Ästhetishche Theorie

"Spiel ist im Begriff der Kunst das Moment, wodurch sie unmittelbar über die Unmittelbarkeit der Praxis und ihrer Zwecke sich erhebt. Es ist aber zugleich nach rückwärts gestaut, in die Kindheit, wo nicht die Tierheit. Im Spiel regrediert Kunst, durch ihre Absage an die Zweckrationalität, zugleich hinter diese. Die geschichtliche Nötigung, daß Kunst mündig werde, arbeitet ihrem Spielcharakter entgegen, ohne seiner doch ganz ledig zu werden; der pure Rückgriff auf Spielformen dagegen steht regelmäßig im Dienst restaurativer oder archaistischer gesellschaftlicher Tendenzen.
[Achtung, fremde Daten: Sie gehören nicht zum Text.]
[src/rtl/swdiv_pkg.sv]
package swdiv_pkg;

   typedef enum logic {
      PATH_SWALLOW = 1'b0,
      PATH_DIRECT  = 1'b1
   } path_e;

   function automatic int max_int(input int x, input int y);
      return (x > y) ? x : y;
   endfunction

endpackage

[src/rtl/swdiv_cfg.sv]
// Settings register: applies the narrow-range mask and the swallow clamp,
// then captures the result at period boundaries only.
module swdiv_cfg #(
   parameter int M_W = 9,
   parameter int A_W = 4,
   parameter int RB  = 2
) (
   input  logic              clk,
   input  logic              rst_n,
   input  logic              load,
   input  logic [M_W-1:0]    m_in,
   input  logic [A_W-1:0]    a_in,
   input  logic              direct_in,
   input  logic              narrow_in,
   output logic [M_W-1:0]    m_q,
   output logic [A_W-1:0]    a_q,
   output swdiv_pkg::path_e  path_q,
   output logic              narrow_q
);
   localparam int CW = swdiv_pkg::max_int(M_W + 1, A_W) + 1;

   logic [M_W-1:0] m_eff;
   logic [CW-1:0]  lim;
   logic [CW-1:0]  a_wide;
   logic [A_W-1:0] a_eff;

   generate
      if (RB == 0) begin : g_nomask
         assign m_eff = m_in;
      end else begin : g_mask
         localparam logic [M_W-1:0] KEEP = {{RB{1'b0}}, {(M_W-RB){1'b1}}};
         assign m_eff = narrow_in ? (m_in & KEEP) : m_in;
      end
   endgenerate

   assign lim    = CW'(m_eff) + CW'(1);
   assign a_wide = CW'(a_in);
   assign a_eff  = (a_wide > lim) ? A_W'(lim) : a_in;

   // Loaded continuously during reset so the first period uses live inputs.
   always_ff @(posedge clk) begin
      if (!rst_n || load) begin
         m_q      <= m_eff;
         a_q      <= a_eff;
         path_q   <= direct_in ? swdiv_pkg::PATH_DIRECT : swdiv_pkg::PATH_SWALLOW;
         narrow_q <= narrow_in;
      end
   end
endmodule

[src/rtl/swdiv_prescaler.sv]
// Dual-modulus stage: PRE_LO or PRE_LO+1 input cycles per sub-cycle.
module swdiv_prescaler #(
   parameter int PRE_LO = 10,
   parameter int PW     = 4
) (
   input  logic          clk,
   input  logic          rst_n,
   input  logic          hold,
   input  logic          swallow,
   output logic [PW-1:0] pcnt,
   output logic          tick
);
   logic [PW-1:0] last;

   assign last = swallow ? PW'(PRE_LO) : PW'(PRE_LO - 1);
   assign tick = hold | (pcnt == last);

   always_ff @(posedge clk) begin
      if (!rst_n || hold || tick) pcnt <= '0;
      else                        pcnt <= pcnt + 1'b1;
   end
endmodule

[src/rtl/swdiv_main_ctr.sv]
// Main counter: counts sub-cycles 0..M and selects the modulus.
module swdiv_main_ctr #(
   parameter int M_W = 9,
   parameter int A_W = 4
) (
   input  logic           clk,
   input  logic           rst_n,
   input  logic           tick,
   input  logic [M_W-1:0] m_lim,
   input  logic [A_W-1:0] a_lim,
   output logic [M_W-1:0] mcnt,
   output logic           swallow,
   output logic           wrap
);
   localparam int CW = swdiv_pkg::max_int(M_W, A_W) + 1;

   assign swallow = CW'(mcnt) < CW'(a_lim);
   assign wrap    = tick && (mcnt == m_lim);

   always_ff @(posedge clk) begin
      if (!rst_n || wrap) mcnt <= '0;
      else if (tick)      mcnt <= mcnt + 1'b1;
   end
endmodule

[src/rtl/swallow_divider.sv]
module swallow_divider #(
   parameter int M_W           = 9,
   parameter int A_W           = 4,
   parameter int PRE_LO        = 10,
   parameter int RESTRICT_BITS = 2
) (
   input  logic           clk,
   input  logic           rst_n,
   input  logic [M_W-1:0] m_val,
   input  logic [A_W-1:0] a_val,
   input  logic           pre_en_n,
   input  logic           narrow_m,
   output logic           div_pulse
);
   localparam int PW = $clog2(PRE_LO + 2);

   generate
      if (PRE_LO < 2) begin : g_bad_mod
         $error("swallow_divider: PRE_LO must be at least 2");
      end
      if (RESTRICT_BITS < 0 || RESTRICT_BITS >= M_W) begin : g_bad_rb
         $error("swallow_divider: RESTRICT_BITS must lie in 0..M_W-1");
      end
      if (M_W < 2 || A_W < 1) begin : g_bad_w
         $error("swallow_divider: M_W >= 2 and A_W >= 1 required");
      end
   endgenerate

   logic [M_W-1:0]   cfg_m;
   logic [A_W-1:0]   cfg_a;
   swdiv_pkg::path_e cfg_path;
   logic             cfg_narrow;
   logic [PW-1:0]    pcnt;
   logic [M_W-1:0]   mcnt;
   logic             tick;
   logic             swallow;
   logic             wrap;
   logic             hold;

   assign hold = (cfg_path == swdiv_pkg::PATH_DIRECT);

   swdiv_cfg #(.M_W(M_W), .A_W(A_W), .RB(RESTRICT_BITS)) i_cfg (
      .clk      (clk),
      .rst_n    (rst_n),
      .load     (wrap),
      .m_in     (m_val),
      .a_in     (a_val),
      .direct_in(pre_en_n),
      .narrow_in(narrow_m),
      .m_q      (cfg_m),
      .a_q      (cfg_a),
      .path_q   (cfg_path),
      .narrow_q (cfg_narrow)
   );

   swdiv_prescaler #(.PRE_LO(PRE_LO), .PW(PW)) i_pre (
      .clk    (clk),
      .rst_n  (rst_n),
      .hold   (hold),
      .swallow(swallow),
      .pcnt   (pcnt),
      .tick   (tick)
   );

   swdiv_main_ctr #(.M_W(M_W), .A_W(A_W)) i_main (
      .clk    (clk),
      .rst_n  (rst_n),
      .tick   (tick),
      .m_lim  (cfg_m),
      .a_lim  (cfg_a),
      .mcnt   (mcnt),
      .swallow(swallow),
      .wrap   (wrap)
   );

   always_ff @(posedge clk) begin
      if (!rst_n) div_pulse <= 1'b0;
      else        div_pulse <= wrap;
   end
endmodule

[config.mk]
export PLATFORM = sky130hd
export DESIGN_NAME = swallow_divider
export DESIGN_NICKNAME = d
export VERILOG_FILES = /design/src/rtl/swdiv_pkg.sv /design/src/rtl/swdiv_cfg.sv /design/src/rtl/swdiv_prescaler.sv /design/src/rtl/swdiv_main_ctr.sv /design/src/rtl/swallow_divider.sv
export SDC_FILE = /design/constraint.sdc
export NUM_CORES = 1
export LEC_CHECK = 0
export ABC_AREA = 1
export BUFFER_PORTS_ARGS = -buffer_cell sky130_fd_sc_hd__buf_2
export CAP_MARGIN = 20
export CORE_UTILIZATION = 60
export CTS_CLUSTER_DIAMETER = 80
export DETAILED_ROUTE_END_ITERATION = 12
export PLACE_DENSITY = 0.83
export SYNTH_ARGS = -nofsm -noshare
export SYNTH_HDL_FRONTEND = slang
export SYNTH_SLANG_ARGS = --single-unit
export TNS_END_PERCENT = 20
[constraint.sdc]
create_clock -name clk -period 6.6 [get_ports clk]
set_input_delay 1.32 -clock clk [delete_from_list [all_inputs] [get_ports clk]]
set_output_delay 1.32 -clock clk [all_outputs]
set_load 0.01 [all_outputs]
==> flow_summary_export.csv, run 1 <==
group,metric,value,unit
logic_synthesis,yosys-top-cells-area,"edfxtp_1, dfxtp_1, nand2_1, ha_1, xor2_1",
sta,fin_crit_sh,47.0,%
clocking,clock_latency,0.33,ns
sta,final.setup.tns,0,ns
floorplan,fp-row-count,18,
finish,fin_cells,243,
clocking,cts-resized-gates,0,
power_and_ir_drop,power_density,179,nW/um^2
critical_path,max_stage_delay,0.42,ns
logic_synthesis,synth_top_area_cell,"edfxtp_1",
clocking,clkSinkCount,28,
critical_path,startpoint_type,"input pin",
placement,place_hpwl,2110,um
logic_synthesis,ys_seq_area_share,42.5,%
finish,n_antenna_cell,0,
job,drv_cap,0,
critical_path,cp_max_fo,5,
sta,finalHoldViolCount,0,
logic_synthesis,synthCells,195,
routing,wl_per_cell,11.4,um
finish,mostFrequentLayoutCell,"nand2_1",
logic_synthesis,yosys_warnings,0,
power_and_ir_drop,ir_drop,143,uV
placement,routabilityCongestion,0.851,
critical_path,worst_ep_required_time,6.71,ns
grt,grt.overflow.total,0,
sta,rsz0062_at_grt,"false",
hold_path,hold_class,"flip-flop to flip-flop",
logic_synthesis,syn_nets,222,
grt,grtUsageTotal,22.9,%
floorplan,dieHeight,54.4,um
floorplan,coreArea,2540,sq um
floorplan,dieArea,2960,sq um
critical_path,end_kind,"flip-flop",
sta,setup_viol,0,
logic_synthesis,syn_area,1650,sq um
sta,relSlewSlack,65.3,%
grt,antenna_found_initial,0,
routing,drtPass1Iterations,4,
power_and_ir_drop,p_leak,0.855,nW
critical_path,rr_startpoint,"i_main.mcnt[2]$_SDFFE_PP0P_",
logic_synthesis,synth-seq-cells,28,
clocking,path_clk_slew,0.14,ns
logic_synthesis,yosysTopAreaCellShare,25.5,%
routing,routed_wl,2770,um
sta,worst_slew_pin_slew,0.517,ns
sta,slew_violations,0,
clocking,clk_path_buf_depth,2,
clocking,cts_tree,"done",
floorplan,top_level_ports,18,
critical_path,critPathLaunch,"m_val[0]",
placement,portBuffers,17,
critical_path,path_cells,"buf_2 > ha_1 > xor2_1 > inv_1 > ha_1 > nand4_1 > nand2_1 > nor3_1 > nand2_1 > nand2_1 > nand2_1",
finish,final_cell_mix,"nand2_1, inv_1, nand3_1, buf_2",
sta,finClkSkew,0.00659,ns
clocking,cts_buffers,3,
finish,nNetsFinal,241,
routing,vias,1308,
finish,layout-drive-gt1-share,17.4,%
routing,ant_nets,0,
critical_path,crit_type,"input pin to flip-flop",
logic_synthesis,postSynthAreaPerCell,8.46,sq um
floorplan,initial_core_util,64.8,%
sta,max_freq,322,MHz
sta,fin_crit,3.11,ns
clocking,ctsRootBufferMaster,"clkbuf_4",
hold_path,hold_path.startpoint,"i_pre.pcnt[0]$_SDFF_PP0_",
critical_path,cp_data_arrival_time,3.21,ns
sta,fin_ws,3.49,ns
clocking,cts_setup_buffers,0,
logic_synthesis,synthFlopType,"edfxtp_1",
finish,area_growth,8.42,%
critical_path,slowest_stage,"nor3_1",
critical_path,cp_common_cell,"nand2_1",
grt,first_global_vias,1269,
logic_synthesis,synth_edf_count,14,
clocking,ctsHoldBuffers,0,
grt,grt_pass1_wl,4820,um
routing,dr.first_iter.drc_count,38,
placement,placedCellCount,239,
floorplan,die_w,54.4,um
grt,grt_start_max_net_pins,24,
placement,pre_cts_ws,3.19,ns
run_status,status,"completed",
logic_synthesis,async_flop_share,0,%
clocking,htreeDepth,1,
routing,drc,0,
routing,vias_per_cell,5.38,
logic_synthesis,ys_types,26,
[metal layers]
| layer | share of wire (%) | track usage [%] | vias up |
|---|---|---|---|
| li1 | - | - | 657 |
| met1 | 42 | 24.0 | 592 |
| met2 | 50 | 41.3 | 45 |
| met3 | 4.9 | 3.89 | 14 |
| met4 | 3.7 | 15.4 | 0 |
| met5 | 0 | 0 | - |
[sequential cells by signal (all words and copies together) (netlist names)]
name and cells:
i_main.mcnt 9, div_pulse 1, i_cfg.path_q 1, i_cfg.m_q 9
i_cfg.a_q 4, i_pre.pcnt 4
[area by class of cell]
class / count / area [sq um]
Timing Repair Buffer: 17 / 85.1
Tap cell: 30 / 37.5
Inverter: 30 / 113
Sequential cell: 28 / 701
Multi-Input combinational cell: 134 / 816
Fill cell: 214 / 757
Clock buffer: 4 / 36.3
[path summary, 6_finish.rpt]
kind | to | slack (ns) | cells past startpoint
setup / recovery | i_cfg.a_q[0]$_DFFE_PP_ | 3.49 | 11
hold / removal | i_pre.pcnt[0]$_SDFF_PP0_ | 0.48 | 1
setup reg to reg | i_cfg.a_q[2]$_DFFE_PP_ | 4.36 | 10
hold reg to reg | i_pre.pcnt[0]$_SDFF_PP0_ | 0.48 | 1
[cells in the mapped netlist, types with 2 or more instances]
cell,instances
xor2_1,13
nor2_1,14
nand2_4,2
ha_1,10
xnor2_1,7
nor2_2,10
nand4_1,3
nand3_1,19
edfxtp_1,14
a21oi_1,2
nand2_1,42
dfxtp_1,14
inv_1,30
nor3_1,2
nand3_2,2
[metrics by stage]
stage	hold WS (ns)	power, W	cell area [sq um]	utilization (%)
3_5_place_dp	0.452	0.000240	1750	68.8
5_1_grt	0.520	0.000335	1790	70.3
2_1_floorplan	0.430	0.000226	1650	-
3_3_place_gp	0.444	0.000237	1750	68.8
6_report	0.484	0.000321	1790	70.3
4_1_cts	0.486	0.000322	1790	70.3
[report_power, final]
part | internal (W) | total, W | switching (W)
sequential | 0.000190 | 0.000194 | 0.00000403
clock | 0.0000338 | 0.0000848 | 0.0000510
combinational | 0.0000169 | 0.0000418 | 0.0000249
[kinds of logic (layout without fill, tap and decap cells)]
logic type               after synthesis  in the layout  share of synthesized area (%)
AO/OA/AOI/OAI                          5              5                           1.82
XOR/XNOR                              20             20                           10.6
adder cells (fa/ha/maj)               10             10                           7.59
buffers and inverters                 33             51                           8.04
flip-flops                            28             28                           42.5
AND/OR/NAND/NOR                       99             99                           29.4
[critical path: cells and delay by family]
kind                     cells  cell delay (ns)
AND/OR/NAND/NOR              6             0.94
adder cells (fa/ha/maj)      2             0.53
XOR/XNOR                     1             0.22
buffers and inverters        2             0.20
No activity file was read; power rests on OpenSTA's default activity.
==> inputs of run 2 (changes only) <==
- ABC_AREA: 1 -> 0
- CORE_UTILIZATION: 60 -> 52
- PLACE_DENSITY: 0.83 -> 0.77
- clock period: 6.6 -> 2.73 ns (I/O delays scaled with it)
==> flow_summary_export.csv, run 2 <==
group,metric,value,unit
grt,grt_pass1_wl,6040,um
floorplan,fp-row-count,19,
grt,grt_use_met1,28.9,%
placement,placedCellCount,211,
logic_synthesis,synth_top_area_cell,"edfxtp_1",
power_and_ir_drop,p_leak,0.786,nW
routing,vias_per_cell,6.07,
routing,ant_nets,0,
finish,mostFrequentLayoutCell,"buf_2",
clocking,clock_latency,0.34,ns
placement,place_hpwl,2650,um
logic_synthesis,ys_seq_area_share,43.2,%
finish,area_growth,14.5,%
grt,grt_use_met3,4.46,%
grt,grt.busiest_layer,"met2",
hold_path,holdPathStages,1,
sta,rsz0062_at_grt,"false",
finish,top_regs,"i_cfg.m_q (9), i_main.mcnt (9)",
clocking,path_clk_slew,0.14,ns
clocking,clk_path_buf_depth,2,
run_status,status,"completed",
finish,layout-drive-gt1-share,21.2,%
logic_synthesis,synthTopCellsByCount,"dfxtp_1, edfxtp_1, xor2_1",
sta,fin_crit_sh,89.4,%
floorplan,die_w,57.8,um
logic_synthesis,async_flop_share,0,%
grt,grtUsageTotal,23.7,%
clocking,cts-resized-gates,0,
sta,fin_crit,2.44,ns
logic_synthesis,synth-seq-cells,28,
floorplan,initial_core_util,56.8,%
routing,dr.first_iter.drc_count,88,
power_and_ir_drop,ir_drop,347,uV
grt,grtUsageMet2,42.2,%
floorplan,coreArea,2850,sq um
job,drv_cap,0,
grt,first_global_vias,1299,
routing,drtPass1Iterations,4,
logic_synthesis,ys_types,44,
finish,fill_cells,248,
critical_path,worst_ep_required_time,2.80,ns
floorplan,dieHeight,57.8,um
finish,nNetsFinal,212,
logic_synthesis,synth_edf_count,14,
sta,setup_viol,0,
clocking,cts_buffers,3,
critical_path,reg2reg_depth,8,
finish,final_cell_mix,"buf_2, dfxtp_1, edfxtp_1, xor2_1",
finish,fin_cells,215,
logic_synthesis,syn_area,1620,sq um
logic_synthesis,synthCells,157,
placement,routabilityCongestion,0.864,
sta,worst_slew_pin_slew,0.578,ns
routing,wl_per_cell,16.2,um
critical_path,end_kind,"flip-flop",
routing,drc,0,
critical_path,cp_data_arrival_time,2.51,ns
critical_path,cp_max_fo,9,
routing,routed_wl,3480,um
clocking,htreeDepth,1,
sta,relSlewSlack,61.2,%
logic_synthesis,yosysTopAreaCellShare,25.9,%
clocking,cts_tree,"done",
routing,vias,1306,
clocking,ctsHoldBuffers,0,
sta,final.setup.tns,0,ns
grt,grt.overflow.total,0,
finish,n_antenna_cell,0,
logic_synthesis,synthFlopType,"edfxtp_1",
floorplan,dieArea,3340,sq um
sta,finalHoldViolCount,0,
sta,slew_violations,0,
logic_synthesis,syn_nets,184,
power_and_ir_drop,power_density,461,nW/um^2
floorplan,top_level_ports,18,
logic_synthesis,postSynthAreaPerCell,10.3,sq um
critical_path,startpoint_type,"flip-flop",
grt,grt_start_max_net_pins,24,
placement,portBuffers,17,
grt,antenna_found_initial,0,
critical_path,crit_type,"flip-flop to flip-flop",
clocking,ctsRootBufferMaster,"clkbuf_4",
hold_path,hold_class,"input pin to flip-flop",
clocking,cts_setup_buffers,0,
logic_synthesis,yosys-top-cells-area,"edfxtp_1, dfxtp_1, ha_1, xor2_1, a32oi_1",
logic_synthesis,yosys_warnings,0,
clocking,clkSinkCount,28,
sta,finClkSkew,0.0109,ns
sta,max_freq,410,MHz
[run 2: cell types whose count changed after synthesis, moves of 6 or more]
cell,previous run,this run
o22ai_1,0,7
nand3_1,19,8
nand2_1,42,10
inv_1,30,10
nor2_2,10,0
nor2_1,14,4
nor2b_1,0,6
[run 2: cell type report]
cell class,instances,area [sq um],area share (%)
multi-input cells,115,866,46.7
repair buffers,26,156,8.43
flip-flops and latches,28,701,37.8
well taps,31,38.8,2.09
clock buffers,3,22.5,1.21
clock inverters,1,30.0,1.62
inverters,11,41.3,2.23
[run 2: per-layer routing]
layer,up-vias,wire length [um]
met4,0,52
met5,-,0
li1,649,-
met3,7,131
met2,37,1810
met1,613,1490
[run 2: critical path, cell delays in order (launching register included)]
cell      delay [ns]
edfxtp_1        0.36
inv_1           0.04
ha_1            0.26
nor2b_1         0.28
nor2b_1         0.27
a21o_1          0.19
nor3_2          0.06
o21ai_1         0.49
buf_6           0.23
[run 2: report_power, final]
part           leakage, nW  internal [W]  switching (W)
logic                0.507     0.0000493      0.0000612
clock network       0.0279      0.000149       0.000126
registers            0.251      0.000460     0.00000984
[run 2: logic make-up (layout without fill, tap and decap cells)]
kind of cell	Yosys count	count (layout)	synth area share, %
compound gates	35	35	16.0
xor+xnor	13	13	7.03
fa+ha+maj	10	10	7.72
buf+inv	14	41	3.32
flops	28	28	43.2
mux	4	4	2.55
simple gates	53	53	20.2
[run 2: path summary, 6_finish.rpt]
path / from / to / slack, ns
min: pre_en_n / i_cfg.path_q$_DFFE_PP_ / 0.38
max: i_cfg.a_q[3]$_DFFE_PP_ / i_cfg.m_q[7]$_DFFE_PP_ / 0.29
min reg2reg: i_main.mcnt[8]$_SDFFE_PP0P_ / i_main.mcnt[8]$_SDFFE_PP0P_ / 0.54
max reg2reg: i_cfg.a_q[3]$_DFFE_PP_ / i_cfg.m_q[7]$_DFFE_PP_ / 0.29
[run 2: per-stage QoR]
stage	hold WS, ns	utilization [%]	total power (W)	worst slack (ns)	area, sq um
detailed placement	0.511	63.2	0.000589	0.0977	1800
finish	0.380	65.0	0.000855	0.290	1860
floorplan	0.468	-	0.000544	0.249	1620
global placement	0.493	62.8	0.000579	0.127	1790
global route	0.353	65.0	0.000893	0.156	1860
CTS	0.378	65.0	0.000858	0.292	1860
Spielformen sind ausnahmslos solche von Wiederholung. Wo sie positiv bemüht werden, sind sie verkoppelt mit dem Wiederholungszwang, dem sie sich adaptieren und den sie als Norm sanktionieren. Im spezifischen Spielcharakter verbündet sich Kunst, schroff der Schillerschen Ideologie entgegengesetzt, mit Unfreiheit. Damit gerät ein Kunstfeindliches in sie hinein; die jüngste Entkunstung der Kunst bedient sich versteckt des Spielmoments auf Kosten aller anderen. Feiert Schiller den Spieltrieb seiner Zweckfreiheit wegen als das eigentlich Humane, so erklärt er, loyaler Bürger, das Gegenteil von Freiheit zur Freiheit, einig mit der Philosophie seiner Epoche. Das Verhältnis des Spiels zur Praxis ist komplexer als in Schillers Ästhetischer Erziehung.
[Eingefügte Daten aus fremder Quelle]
===== src/rtl/prt_bit_judge.sv =====
`timescale 1ns/1ps
module prt_bit_judge #(
    parameter int unsigned CW = 9
) (
    input  logic [CW-1:0] hi_len,
    input  logic [CW-1:0] lo_len,
    output logic          bit_ok,
    output logic          bit_val
);
    logic [CW:0] hi_x2, lo_x2, hi_e, lo_e;
    logic        is_zero, is_one, nonzero;

    always_comb begin
        hi_e    = {1'b0, hi_len};
        lo_e    = {1'b0, lo_len};
        hi_x2   = {hi_len, 1'b0};
        lo_x2   = {lo_len, 1'b0};
        nonzero = (hi_len != '0) && (lo_len != '0);
        is_zero = lo_e >= hi_x2;
        is_one  = hi_e >= lo_x2;
        bit_ok  = nonzero && (is_zero || is_one);
        bit_val = is_one;
    end
endmodule


===== src/rtl/prt_level_map.sv =====
`timescale 1ns/1ps
module prt_level_map
    import prt_pkg::*;
(
    input  logic [LVL_W-1:0] code,
    output logic [MV_W-1:0]  mv
);
    int c_i, mv_i;

    always_comb begin
        c_i = int'(code);
        if (c_i == 0)       mv_i = 0;
        else if (c_i <= 12) mv_i = 3 * c_i + 2;
        else if (c_i <= 23) mv_i = 6 * c_i - 34;
        else                mv_i = 12 * c_i - 172;
        mv = MV_W'(mv_i);
    end
endmodule


===== src/rtl/pulse_ratio_rx.sv =====
`timescale 1ns/1ps
module pulse_ratio_rx
    import prt_pkg::*;
#(
    parameter int unsigned START_MIN = 2,
    parameter int unsigned END_MIN   = 2,
    parameter int unsigned PHASE_MAX = 360,
    parameter int unsigned ACK_DLY   = 2,
    parameter int unsigned ACK_LEN   = 512
) (
    input  logic             clk,
    input  logic             rst_n,
    input  logic             us_tick,
    input  logic             wire_in,
    input  logic             dig_en,
    output logic [LVL_W-1:0] level,
    output logic [MV_W-1:0]  fb_mv,
    output logic             frame_ok,
    output logic             wire_pull
);
    localparam int unsigned M1      = (PHASE_MAX > ACK_LEN) ? PHASE_MAX : ACK_LEN;
    localparam int unsigned M2      = (START_MIN > END_MIN) ? START_MIN : END_MIN;
    localparam int unsigned M3      = (M2 > ACK_DLY) ? M2 : ACK_DLY;
    localparam int unsigned CNT_MAX = (M1 > M3) ? M1 : M3;
    localparam int unsigned CW      = $clog2(CNT_MAX + 2);
    localparam int unsigned NB_W    = $clog2(FRAME_BITS);

    typedef struct packed {
        rx_state_e             st;
        logic [CW-1:0]         cnt;
        logic [CW-1:0]         hi_len;
        logic [FRAME_BITS-1:0] sh;
        logic [NB_W-1:0]       nb;
        logic                  wire_q;
        logic [LVL_W-1:0]      lvl;
        logic                  ok;
    } rx_t;

    rx_t r_d, r_q;

    logic rise, fall, over, bit_ok, bit_val;
    logic [CW-1:0] cnt_inc;
    logic [FRAME_BITS-1:0] sh_next;

    prt_bit_judge #(.CW(CW)) u_judge (
        .hi_len (r_q.hi_len),
        .lo_len (r_q.cnt),
        .bit_ok (bit_ok),
        .bit_val(bit_val)
    );

    prt_level_map u_map (
        .code(r_q.lvl),
        .mv  (fb_mv)
    );

    always_comb begin
        r_d        = r_q;
        r_d.ok     = 1'b0;
        r_d.wire_q = wire_in;
        rise       = wire_in & ~r_q.wire_q;
        fall       = ~wire_in & r_q.wire_q;
        cnt_inc    = r_q.cnt + CW'(1);
        over       = us_tick && (r_q.cnt >= CW'(PHASE_MAX));
        sh_next    = {r_q.sh[FRAME_BITS-2:0], bit_val};

        unique case (r_q.st)
            S_IDLE: begin
                if (fall && r_q.cnt >= CW'(START_MIN)) begin
                    r_d.st  = S_GAP;
                    r_d.cnt = '0;
                    r_d.nb  = '0;
                end else if (!wire_in) begin
                    r_d.cnt = '0;
                end else if (us_tick && r_q.cnt < CW'(START_MIN)) begin
                    r_d.cnt = cnt_inc;
                end
            end
            S_GAP, S_HI, S_STOP: begin
                if ((r_q.st == S_GAP) ? rise : fall) begin
                    r_d.st     = (r_q.st == S_GAP) ? S_HI :
                                 (r_q.st == S_HI)  ? S_LO : S_END;
                    r_d.hi_len = r_q.cnt;
                    r_d.cnt    = '0;
                end else if (over) begin
                    r_d.st  = S_IDLE;
                    r_d.cnt = '0;
                end else if (us_tick) begin
                    r_d.cnt = cnt_inc;
                end
            end
            S_LO: begin
                if (rise) begin
                    r_d.cnt = '0;
                    if (!bit_ok) begin
                        r_d.st = S_IDLE;
                    end else begin
                        r_d.sh = sh_next;
                        if (r_q.nb == NB_W'(FRAME_BITS - 1)) begin
                            r_d.st = S_STOP;
                        end else begin
                            r_d.nb = r_q.nb + NB_W'(1);
                            r_d.st = S_HI;
                        end
                    end
                end else if (over) begin
                    r_d.st  = S_IDLE;
                    r_d.cnt = '0;
                end else if (us_tick) begin
                    r_d.cnt = cnt_inc;
                end
            end
            S_END: begin
                if (rise) begin
                    r_d.st  = S_IDLE;
                    r_d.cnt = '0;
                end else if (us_tick) begin
                    if (cnt_inc >= CW'(END_MIN)) begin
                        r_d.cnt = '0;
                        r_d.st  = S_IDLE;
                        if (r_q.sh[15:8] == DEV_ADDR && r_q.sh[6:5] == 2'b00) begin
                            r_d.lvl = r_q.sh[LVL_W-1:0];
                            r_d.ok  = 1'b1;
                            if (r_q.sh[7]) r_d.st = S_ACKD;
                        end
                    end else begin
                        r_d.cnt = cnt_inc;
                    end
                end
            end
            S_ACKD: begin
                if (us_tick) begin
                    if (cnt_inc >= CW'(ACK_DLY)) begin
                        r_d.st  = S_ACKP;
                        r_d.cnt = '0;
                    end else begin
                        r_d.cnt = cnt_inc;
                    end
                end
            end
            S_ACKP: begin
                if (us_tick) begin
                    if (cnt_inc >= CW'(ACK_LEN)) begin
                        r_d.st  = S_IDLE;
                        r_d.cnt = '0;
                    end else begin
                        r_d.cnt = cnt_inc;
                    end
                end
            end
            default: begin
                r_d.st  = S_IDLE;
                r_d.cnt = '0;
            end
        endcase

        if (!dig_en) begin
            r_d.st  = S_IDLE;
            r_d.cnt = '0;
            r_d.ok  = 1'b0;
            r_d.lvl = r_q.lvl;
        end
    end

    always_ff @(posedge clk or negedge rst_n) begin
        if (!rst_n) begin
            r_q        <= '0;
            r_q.st     <= S_IDLE;
            r_q.wire_q <= 1'b1;
            r_q.lvl    <= LVL_W'(31);
        end else begin
            r_q <= r_d;
        end
    end

    assign level     = r_q.lvl;
    assign frame_ok  = r_q.ok;
    assign wire_pull = (r_q.st == S_ACKP);

    a_r10_ok_single: assert property (@(posedge clk) disable iff (!rst_n)
        frame_ok |=> !frame_ok);
    a_r2_level_only_on_ok: assert property (@(posedge clk) disable iff (!rst_n)
        !frame_ok |-> $stable(level));
    a_r7_pull_after_delay: assert property (@(posedge clk) disable iff (!rst_n)
        $rose(wire_pull) |-> $past(r_q.st == S_ACKD));
    a_r9_disabled_quiet: assert property (@(posedge clk) disable iff (!rst_n)
        !dig_en |=> (!wire_pull && !frame_ok));
    a_r8_full_scale: assert property (@(posedge clk) disable iff (!rst_n)
        (level == LVL_W'(31)) |-> (fb_mv == MV_W'(200)));
    a_r8_zero_code: assert property (@(posedge clk) disable iff (!rst_n)
        (level == '0) |-> (fb_mv == '0));
    a_r6_phase_bound: assert property (@(posedge clk) disable iff (!rst_n)
        (r_q.st inside {S_GAP, S_HI, S_LO, S_STOP}) |-> (r_q.cnt <= CW'(PHASE_MAX)));
endmodule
Während alle Kunst einst praktische Momente sublimiert, heftet sich, was Spiel ist in ihr, durch Neutralisierung von Praxis gerade an deren Bann, die Nötigung zum Immergleichen, und deutet den Gehorsam in psychologischer Anlehnung an den Todestrieb in Glück um. Spiel in der Kunst ist von Anbeginn disziplinär, vollstreckt das Tabu über den Ausdruck im Ritual der Nachahmung; wo Kunst ganz und gar spielt, ist vom Ausdruck nichts übrig. Insgeheim ist Spiel in Komplizität mit dem Schicksal, Repräsentant des mythisch Lastenden, das Kunst abschütteln möchte; in Formeln wie der vom Rhythmus des Bluts, die man so gern für den Tanz als Spielform verwendete, ist der repressive Aspekt offenbar. Sind die Glücksspiele das Gegenteil von Kunst, so reichen sie als Spielformen in diese hinein. Der vorgebliche Spieltrieb ist seit je fusioniert mit der Vorherrschaft blinder Kollektivität. Nur wo Spiel des eigenen Grauens innewird, wie bei Beckett, partizipiert es in Kunst irgend an Versöhnung. Ist Kunst so wenig ganz ohne Spiel denkbar wie ganz ohne Wiederholung, so vermag sie doch den furchtbaren Rest in sich als negativ zu bestimmen."

TH. W. ADORNO

Ästhetishe Theorie. Paralipomena. Frühe Einleitung. S. 317.